The text provides a comprehensive overview of notched-bar impact testing, specifically detailing the Charpy and Izod tests used to measure the energy absorbed during fracture and to determine the ductile-to-brittle transition temperature, a vital parameter for designing safe structures. It examines the distinct transition temperature behaviors of different crystal structures, noting that while face-centered cubic metals often retain toughness at low temperatures, body-centered cubic metals typically exhibit a sharp transition from ductile to brittle behavior. A significant portion of the chapter analyzes metallurgical factors influencing notch toughness, such as the detrimental effects of carbon, phosphorus, and oxygen, contrasted with the beneficial effects of manganese, nickel, and grain refinement.

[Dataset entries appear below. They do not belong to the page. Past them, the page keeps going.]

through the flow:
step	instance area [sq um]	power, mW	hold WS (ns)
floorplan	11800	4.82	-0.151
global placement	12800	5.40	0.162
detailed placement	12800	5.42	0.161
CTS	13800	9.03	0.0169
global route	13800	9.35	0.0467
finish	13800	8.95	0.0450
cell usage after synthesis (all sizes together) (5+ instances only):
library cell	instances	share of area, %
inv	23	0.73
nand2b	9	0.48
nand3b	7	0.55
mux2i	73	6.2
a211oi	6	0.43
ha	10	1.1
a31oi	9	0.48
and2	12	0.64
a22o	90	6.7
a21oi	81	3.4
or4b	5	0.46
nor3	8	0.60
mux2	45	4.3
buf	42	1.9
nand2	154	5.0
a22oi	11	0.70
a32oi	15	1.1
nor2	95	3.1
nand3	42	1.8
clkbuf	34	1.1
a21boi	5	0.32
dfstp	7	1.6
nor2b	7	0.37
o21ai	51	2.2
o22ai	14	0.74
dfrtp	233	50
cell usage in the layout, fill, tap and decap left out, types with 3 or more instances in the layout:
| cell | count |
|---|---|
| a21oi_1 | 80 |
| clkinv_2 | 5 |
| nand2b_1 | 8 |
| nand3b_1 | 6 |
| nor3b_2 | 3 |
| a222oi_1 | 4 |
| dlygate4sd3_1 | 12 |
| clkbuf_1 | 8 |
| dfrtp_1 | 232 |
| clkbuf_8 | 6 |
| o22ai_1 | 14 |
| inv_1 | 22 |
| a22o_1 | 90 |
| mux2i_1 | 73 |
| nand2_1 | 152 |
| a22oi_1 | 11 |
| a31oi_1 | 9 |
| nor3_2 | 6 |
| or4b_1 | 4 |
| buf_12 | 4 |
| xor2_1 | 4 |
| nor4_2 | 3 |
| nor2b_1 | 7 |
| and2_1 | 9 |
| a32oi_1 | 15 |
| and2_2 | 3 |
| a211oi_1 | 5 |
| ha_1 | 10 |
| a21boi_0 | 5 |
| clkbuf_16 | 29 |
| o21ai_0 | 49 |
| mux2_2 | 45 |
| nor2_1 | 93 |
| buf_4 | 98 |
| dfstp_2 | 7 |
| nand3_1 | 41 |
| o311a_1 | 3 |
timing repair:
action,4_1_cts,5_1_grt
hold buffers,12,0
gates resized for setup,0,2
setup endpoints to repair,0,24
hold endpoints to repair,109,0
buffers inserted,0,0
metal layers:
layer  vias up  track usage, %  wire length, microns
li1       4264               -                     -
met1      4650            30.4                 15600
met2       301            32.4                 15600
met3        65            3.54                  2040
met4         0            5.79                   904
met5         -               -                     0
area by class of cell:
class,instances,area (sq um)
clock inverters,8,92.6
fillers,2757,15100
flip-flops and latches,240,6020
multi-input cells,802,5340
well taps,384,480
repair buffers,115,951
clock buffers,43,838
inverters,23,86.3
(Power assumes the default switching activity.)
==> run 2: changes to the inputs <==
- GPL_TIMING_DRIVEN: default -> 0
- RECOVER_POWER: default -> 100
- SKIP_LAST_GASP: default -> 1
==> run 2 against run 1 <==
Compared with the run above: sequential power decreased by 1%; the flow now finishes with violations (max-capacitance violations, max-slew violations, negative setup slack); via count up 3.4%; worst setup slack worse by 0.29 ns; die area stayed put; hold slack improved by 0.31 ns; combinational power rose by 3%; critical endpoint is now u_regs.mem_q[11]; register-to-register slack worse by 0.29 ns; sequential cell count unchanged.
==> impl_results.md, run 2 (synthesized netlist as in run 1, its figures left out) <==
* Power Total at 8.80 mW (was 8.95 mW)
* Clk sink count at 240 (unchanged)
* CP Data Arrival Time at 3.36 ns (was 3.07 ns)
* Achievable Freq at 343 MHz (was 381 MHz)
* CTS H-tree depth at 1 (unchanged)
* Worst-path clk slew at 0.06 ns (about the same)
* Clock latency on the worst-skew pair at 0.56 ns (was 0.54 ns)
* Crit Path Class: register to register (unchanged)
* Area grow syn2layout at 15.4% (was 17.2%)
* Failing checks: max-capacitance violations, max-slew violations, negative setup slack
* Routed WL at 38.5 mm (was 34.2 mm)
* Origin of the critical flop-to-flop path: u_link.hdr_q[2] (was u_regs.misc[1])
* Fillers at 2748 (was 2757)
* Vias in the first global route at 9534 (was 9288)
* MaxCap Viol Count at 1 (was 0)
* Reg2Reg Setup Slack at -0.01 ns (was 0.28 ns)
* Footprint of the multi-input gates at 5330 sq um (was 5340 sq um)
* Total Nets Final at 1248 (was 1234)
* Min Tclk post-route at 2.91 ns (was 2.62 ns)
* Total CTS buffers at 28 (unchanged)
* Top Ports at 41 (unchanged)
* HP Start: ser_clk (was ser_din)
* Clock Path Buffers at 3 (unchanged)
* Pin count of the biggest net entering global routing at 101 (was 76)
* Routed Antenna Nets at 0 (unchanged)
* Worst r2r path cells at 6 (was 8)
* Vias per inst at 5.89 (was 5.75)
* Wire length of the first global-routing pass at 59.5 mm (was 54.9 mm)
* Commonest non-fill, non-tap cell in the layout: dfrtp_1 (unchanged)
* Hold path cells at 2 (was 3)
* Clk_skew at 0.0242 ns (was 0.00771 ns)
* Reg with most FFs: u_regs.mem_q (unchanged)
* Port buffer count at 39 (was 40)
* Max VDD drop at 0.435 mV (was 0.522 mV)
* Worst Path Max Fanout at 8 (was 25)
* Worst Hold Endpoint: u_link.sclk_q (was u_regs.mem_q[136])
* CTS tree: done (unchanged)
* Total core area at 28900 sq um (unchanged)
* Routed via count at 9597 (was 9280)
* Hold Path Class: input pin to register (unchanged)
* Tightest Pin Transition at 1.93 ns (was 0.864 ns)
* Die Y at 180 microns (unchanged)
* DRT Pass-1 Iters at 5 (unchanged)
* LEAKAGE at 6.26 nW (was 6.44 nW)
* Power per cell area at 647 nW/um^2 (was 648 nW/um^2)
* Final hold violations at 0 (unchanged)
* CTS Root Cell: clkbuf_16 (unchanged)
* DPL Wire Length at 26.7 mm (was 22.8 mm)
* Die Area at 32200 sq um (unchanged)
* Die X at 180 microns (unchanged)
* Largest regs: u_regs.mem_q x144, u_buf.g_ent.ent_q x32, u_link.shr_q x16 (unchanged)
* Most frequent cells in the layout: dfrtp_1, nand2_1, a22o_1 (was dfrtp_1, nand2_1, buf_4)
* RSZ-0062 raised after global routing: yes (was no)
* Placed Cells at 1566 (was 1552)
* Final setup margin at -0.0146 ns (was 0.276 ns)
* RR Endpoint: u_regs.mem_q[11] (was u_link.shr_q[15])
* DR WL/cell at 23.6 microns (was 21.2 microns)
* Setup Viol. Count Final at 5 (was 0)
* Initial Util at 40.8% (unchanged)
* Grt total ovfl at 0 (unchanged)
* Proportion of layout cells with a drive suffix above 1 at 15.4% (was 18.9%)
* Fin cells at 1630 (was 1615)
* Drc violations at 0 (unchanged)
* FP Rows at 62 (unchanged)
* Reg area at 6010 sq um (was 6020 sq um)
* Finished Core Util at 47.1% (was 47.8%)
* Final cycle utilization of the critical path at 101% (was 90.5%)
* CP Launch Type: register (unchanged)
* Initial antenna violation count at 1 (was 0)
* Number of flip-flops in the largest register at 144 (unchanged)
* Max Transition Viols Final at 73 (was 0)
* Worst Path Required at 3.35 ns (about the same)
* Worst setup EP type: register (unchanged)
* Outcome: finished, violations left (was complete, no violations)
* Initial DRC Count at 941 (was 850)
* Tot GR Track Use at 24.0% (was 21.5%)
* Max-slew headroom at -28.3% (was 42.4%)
===== config.mk =====
export PLATFORM = sky130hd
export DESIGN_NAME = pwm_timer
export DESIGN_NICKNAME = d
export VERILOG_FILES = /design/src/rtl/pwm_timer_pkg.sv /design/src/rtl/pwm_timer_regs.sv /design/src/rtl/pwm_timer_chan.sv /design/src/rtl/pwm_timer.sv
export SDC_FILE = /design/constraint.sdc
export NUM_CORES = 1
export LEC_CHECK = 0
export BUFFER_PORTS_ARGS = -buffer_cell sky130_fd_sc_hd__buf_2
export CORE_MARGIN = 1.5
export CORE_UTILIZATION = 40
export DETAILED_ROUTE_END_ITERATION = 7
export PLACE_DENSITY_LB_ADDON = 0.25
export SLEW_MARGIN = 30
export SYNTH_ARGS = -nofsm -noshare
export SYNTH_HDL_FRONTEND = slang
export SYNTH_SLANG_ARGS = --single-unit

===== constraint.sdc =====
create_clock -name clk_i -period 10.7 [get_ports clk_i]
set_input_delay 0.535 -clock clk_i [delete_from_list [all_inputs] [get_ports clk_i]]
set_output_delay 0.535 -clock clk_i [all_outputs]
set_load 0.02 [all_outputs]

===== src/rtl/pwm_timer_pkg.sv =====
package pwm_timer_pkg;

  typedef struct packed {
    logic start;
    logic upd;
    logic inv;
    logic arl;
  } chan_ctl_t;

  localparam int OFS_CFG0   = 'h00;
  localparam int OFS_CFG1   = 'h04;
  localparam int OFS_CTRL   = 'h08;
  localparam int OFS_BUF0   = 'h0C;
  localparam int BUF_STRIDE = 'h0C;

  // control groups skip one slot after channel 0
  function automatic int ctl_group(input int ch);
    return (ch == 0) ? 0 : ch + 1;
  endfunction

endpackage
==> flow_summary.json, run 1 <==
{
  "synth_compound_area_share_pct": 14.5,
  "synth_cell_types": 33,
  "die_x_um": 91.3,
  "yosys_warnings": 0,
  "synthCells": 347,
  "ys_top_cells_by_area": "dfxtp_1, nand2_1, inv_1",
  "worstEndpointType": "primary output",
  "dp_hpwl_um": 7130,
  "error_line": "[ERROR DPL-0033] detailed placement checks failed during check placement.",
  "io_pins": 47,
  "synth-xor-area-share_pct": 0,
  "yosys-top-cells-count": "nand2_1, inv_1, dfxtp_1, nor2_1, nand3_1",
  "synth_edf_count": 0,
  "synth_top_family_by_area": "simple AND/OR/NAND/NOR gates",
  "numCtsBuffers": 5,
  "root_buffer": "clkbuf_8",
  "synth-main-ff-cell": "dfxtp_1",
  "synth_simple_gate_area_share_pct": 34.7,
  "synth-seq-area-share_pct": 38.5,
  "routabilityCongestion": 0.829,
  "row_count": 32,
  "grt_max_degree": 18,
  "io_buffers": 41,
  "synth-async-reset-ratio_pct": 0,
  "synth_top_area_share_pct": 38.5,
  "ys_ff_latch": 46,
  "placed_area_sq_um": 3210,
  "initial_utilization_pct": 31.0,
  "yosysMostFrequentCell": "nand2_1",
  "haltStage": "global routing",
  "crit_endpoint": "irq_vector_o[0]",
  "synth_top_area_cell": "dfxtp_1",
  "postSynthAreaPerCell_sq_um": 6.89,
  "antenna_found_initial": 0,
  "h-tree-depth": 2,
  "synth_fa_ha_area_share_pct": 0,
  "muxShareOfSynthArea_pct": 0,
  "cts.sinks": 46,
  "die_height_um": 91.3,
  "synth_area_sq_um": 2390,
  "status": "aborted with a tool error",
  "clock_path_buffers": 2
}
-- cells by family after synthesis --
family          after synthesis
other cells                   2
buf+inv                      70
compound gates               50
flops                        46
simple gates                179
--- config.mk ---
export PLATFORM = sky130hd
export DESIGN_NAME = fdc_cmd_collector
export DESIGN_NICKNAME = d
export VERILOG_FILES = /design/src/rtl/fdc_hs_pkg.sv /design/src/rtl/hs_strobe_detect.sv /design/src/rtl/hs_param_buffer.sv /design/src/rtl/hs_xfer_decode.sv /design/src/rtl/fdc_cmd_collector.sv
export SDC_FILE = /design/constraint.sdc
export NUM_CORES = 1
export LEC_CHECK = 0
export BUFFER_PORTS_ARGS = -buffer_cell sky130_fd_sc_hd__buf_4
export CAP_MARGIN = 10
export CORE_ASPECT_RATIO = 1.2
export CORE_UTILIZATION = 50
export CTS_BUF_LIST = sky130_fd_sc_hd__clkbuf_4
export DETAILED_ROUTE_END_ITERATION = 10
export PLACE_DENSITY = 0.84
export SLEW_MARGIN = 20
export SYNTH_ARGS = -nofsm -noshare
export SYNTH_HDL_FRONTEND = slang
export SYNTH_HIERARCHICAL = 1
export SYNTH_SLANG_ARGS = --single-unit
--- constraint.sdc ---
create_clock -name clk -period 2.4 [get_ports clk]
set_input_delay 0.24 -clock clk [delete_from_list [all_inputs] [get_ports clk]]
set_output_delay 0.24 -clock clk [all_outputs]
set_load 0.05 [all_outputs]
$ cat src/rtl/supervisor_wdt.sv
module supervisor_wdt
  import sup_pkg::*;
#(
  parameter int CLK_KHZ        = 1000,
  parameter int TIMEOUT_CYCLES = 1600 * CLK_KHZ,
  parameter int PULSE_CYCLES   = 200 * CLK_KHZ,
  parameter int SYNC_STAGES    = 2
) (
  input  logic clk,
  input  logic rstN,
  input  logic wdKick,
  input  logic supplyOk,
  output logic resetLow,
  output logic resetHigh
);

  localparam int WD_W = $clog2(TIMEOUT_CYCLES);
  localparam int PL_W = $clog2(PULSE_CYCLES);

  supStrobe_t      strobe;
  logic            kickEdge;
  logic            supplyGood;
  logic            wdExpired;
  logic            pulseDone;
  logic [WD_W-1:0] wdCount;
  logic [PL_W-1:0] pulseCount;

  sup_datapath #(
    .TIMEOUT_CYCLES(TIMEOUT_CYCLES),
    .PULSE_CYCLES  (PULSE_CYCLES),
    .SYNC_STAGES   (SYNC_STAGES)
  ) u_datapath (
    .clk(clk), .rstN(rstN), .wdKick(wdKick), .supplyOk(supplyOk),
    .strobe(strobe), .kickEdge(kickEdge), .supplyGood(supplyGood),
    .wdExpired(wdExpired), .pulseDone(pulseDone),
    .wdCount(wdCount), .pulseCount(pulseCount)
  );

  sup_control u_control (
    .clk(clk), .rstN(rstN), .supplyGood(supplyGood),
    .wdExpired(wdExpired), .pulseDone(pulseDone),
    .strobe(strobe), .resetHigh(resetHigh), .resetLow(resetLow)
  );

  // the timer never runs past its last count
  a_r1_timer_bound: assert property (@(posedge clk) disable iff (!rstN)
    wdCount <= WD_W'(TIMEOUT_CYCLES - 1));

  // any cycle in reset leaves the timer at zero
  a_r3_timer_cleared: assert property (@(posedge clk) disable iff (!rstN)
    resetHigh |=> (wdCount == '0));

  // reset only releases after the full pulse count
  a_r4_full_pulse: assert property (@(posedge clk) disable iff (!rstN)
    $fell(resetHigh) |-> ($past(pulseCount) == PL_W'(PULSE_CYCLES - 1)));

  // a low synchronized supply holds reset
  a_r5_hold_while_low: assert property (@(posedge clk) disable iff (!rstN)
    !supplyGood |=> resetHigh);

  // recovery of the supply is followed by asserted reset
  a_r6_stretch_after: assert property (@(posedge clk) disable iff (!rstN)
    $rose(supplyGood) |=> resetHigh);

  // a sustained low supply clears the pulse counter
  a_r7_restart: assert property (@(posedge clk) disable iff (!rstN)
    (!supplyGood && $past(!supplyGood)) |=> (pulseCount == '0));

endmodule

The discussion extends beyond standard laboratory tests to large-scale fracture testing methods, including the Pellini drop-weight test and the explosion-crack-starter test, which help define the Nil Ductility Temperature (NDT). These concepts are integrated into the Fracture Analysis Diagram (FAD), a design tool that correlates stress, temperature, and flaw size to identify safe operating limits like the Crack Arrest Temperature (CAT). Furthermore, the summary covers complex failure mechanisms such as temper embrittlement in alloy steels, which occurs due to impurity segregation at grain boundaries, and environment-sensitive fractures including hydrogen embrittlement, stress-corrosion cracking, and liquid-metal embrittlement. Finally, the chapter addresses material behavior under very rapid loading rates, exploring the propagation of elastic and plastic stress waves, shock waves, and the phenomenon of spalling caused by wave reflection.